FOGSI seeks rollback of NEET-PG percentile cuts, flags ‘pay-to-enter’ risk

NEW DELHI: The Federation of Obstetric and Gynaecological Societies of India (FOGSI), representing clinicians and academicians committed to maintaining high standards in medical education and patient care, has sought an immediate review and withdrawal of repeated reductions in the NEET-PG qualifying percentile.In a statement issued on February 11, FOGSI expressed serious concern that lowering the qualifying threshold in a national merit-based examination dilutes meritocracy and compromises academic rigour, raising concerns about the quality of specialist training and patient safety.The body urged the National Medical Commission, particularly its Postgraduate Medical Education Board, to urgently revisit the policy.FOGSI pointed out that the NEET-PG Information Bulletin already lays down a structured and transparent algorithm for filling vacant seats, including category conversion and sequential counselling rounds. These mechanisms, it said, must be strictly followed and exhausted before any lowering of qualifying standards is considered.Addressing the issue of vacant seats, the federation said the root cause is not lack of merit but “highly irrational and unaffordable” fee structures in several private and deemed universities.

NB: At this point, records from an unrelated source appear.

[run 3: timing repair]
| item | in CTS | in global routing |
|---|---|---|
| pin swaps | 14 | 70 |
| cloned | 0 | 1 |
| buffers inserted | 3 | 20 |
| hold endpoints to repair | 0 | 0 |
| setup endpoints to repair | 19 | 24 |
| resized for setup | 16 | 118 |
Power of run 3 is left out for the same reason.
**config.mk**
```make
export PLATFORM = sky130hd
export DESIGN_NAME = resistive_tile_sensor_qualifier
export DESIGN_NICKNAME = d
export VERILOG_FILES = /design/src/hw/rtl/rtsq_pkg.sv /design/src/hw/rtl/resistive_tile_sensor_qualifier.sv /design/src/hw/rtl/rtsq_ram.sv /design/src/hw/rtl/rtsq_div.sv /design/src/hw/rtl/rtsq_dp.sv /design/src/hw/rtl/rtsq_ctrl.sv
export SDC_FILE = /design/constraint.sdc
export NUM_CORES = 1
export LEC_CHECK = 0
export ABC_AREA = 0
export BUFFER_PORTS_ARGS = -buffer_cell sky130_fd_sc_hd__buf_2
export CORE_MARGIN = 3
export CORE_UTILIZATION = 50
export DETAILED_ROUTE_END_ITERATION = 10
export PLACE_DENSITY = 0.69
export SKIP_LAST_GASP = 1
export SYNTH_ARGS = -nofsm -noshare
export SYNTH_HDL_FRONTEND = slang
export SYNTH_SLANG_ARGS = --single-unit
```
**constraint.sdc**
```tcl
create_clock -name clk -period 6.23 [get_ports clk]
set_input_delay 1.869 -clock clk [delete_from_list [all_inputs] [get_ports clk]]
set_output_delay 1.869 -clock clk [all_outputs]
set_load 0.02 [all_outputs]
```
==> src/rtl/lfga_pkg.sv <==
package lfga_pkg;

  // default geometry
  localparam int unsigned NumSlotsDefault = 64;
  localparam int unsigned TimeBitsDefault = 32;

  // fixed field widths of the result beat and the register
  localparam int unsigned SlotIdxBits = 6;
  localparam int unsigned UseBits     = 16;
  localparam int unsigned CfgBits     = 7;

  // register reset value and use count ceiling
  localparam logic [CfgBits-1:0] SlotsInUseReset = 7'd64;
  localparam logic [UseBits-1:0] UseMax          = 16'hFFFF;

  typedef logic [UseBits-1:0] use_cnt_t;

  // saturating increment of a use count
  function automatic use_cnt_t use_bump(input use_cnt_t cnt);
    use_bump = (cnt == UseMax) ? cnt : cnt + use_cnt_t'(1);
  endfunction

endpackage

==> src/rtl/lfga_use_store.sv <==
module lfga_use_store
  import lfga_pkg::*;
#(
  parameter int unsigned NUM_SLOTS = NumSlotsDefault,
  parameter int unsigned IDX_W     = (NUM_SLOTS > 1) ? $clog2(NUM_SLOTS) : 1
) (
  input  logic             clk_i,
  input  logic             rd_en_i,
  input  logic [IDX_W-1:0] rd_addr_i,
  input  logic             rd_live_i,
  input  logic             wr_en_i,
  input  logic [IDX_W-1:0] wr_addr_i,
  input  use_cnt_t         wr_data_i,
  output use_cnt_t         rd_data_o
);

  use_cnt_t mem [NUM_SLOTS];
  use_cnt_t rd_data_q;

  // write port
  always_ff @(posedge clk_i) begin
    if (wr_en_i) begin
      mem[wr_addr_i] <= wr_data_i;
    end
  end

  // registered read, never-used slot reads zero, same-cycle write bypassed
  always_ff @(posedge clk_i) begin
    if (rd_en_i) begin
      if (!rd_live_i) begin
        rd_data_q <= '0;
      end else if (wr_en_i && (wr_addr_i == rd_addr_i)) begin
        rd_data_q <= wr_data_i;
      end else begin
        rd_data_q <= mem[rd_addr_i];
      end
    end
  end

  assign rd_data_o = rd_data_q;

endmodule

With postgraduate fees running from tens of lakhs to several crores, specialist education risks turning into a “pay-to-enter” system where financial capacity outweighs competence. “Postgraduate medical education is not merely about seat occupancy; it is about training competent specialists who will serve the nation for decades,” the statement said, adding that dilution of entry standards alongside unchecked commercialisation threatens academic excellence, professional dignity and public trust.FOGSI called upon authorities to withdraw repeated percentile reductions, ensure strict adherence to counselling and seat-conversion rules, initiate urgent rationalisation and regulation of postgraduate fee structures, and engage specialty societies and academic stakeholders before implementing policy changes with long-term consequences.The federation reiterated its commitment to safeguarding merit, affordability and the integrity of medical education in the larger interest of patients and public health.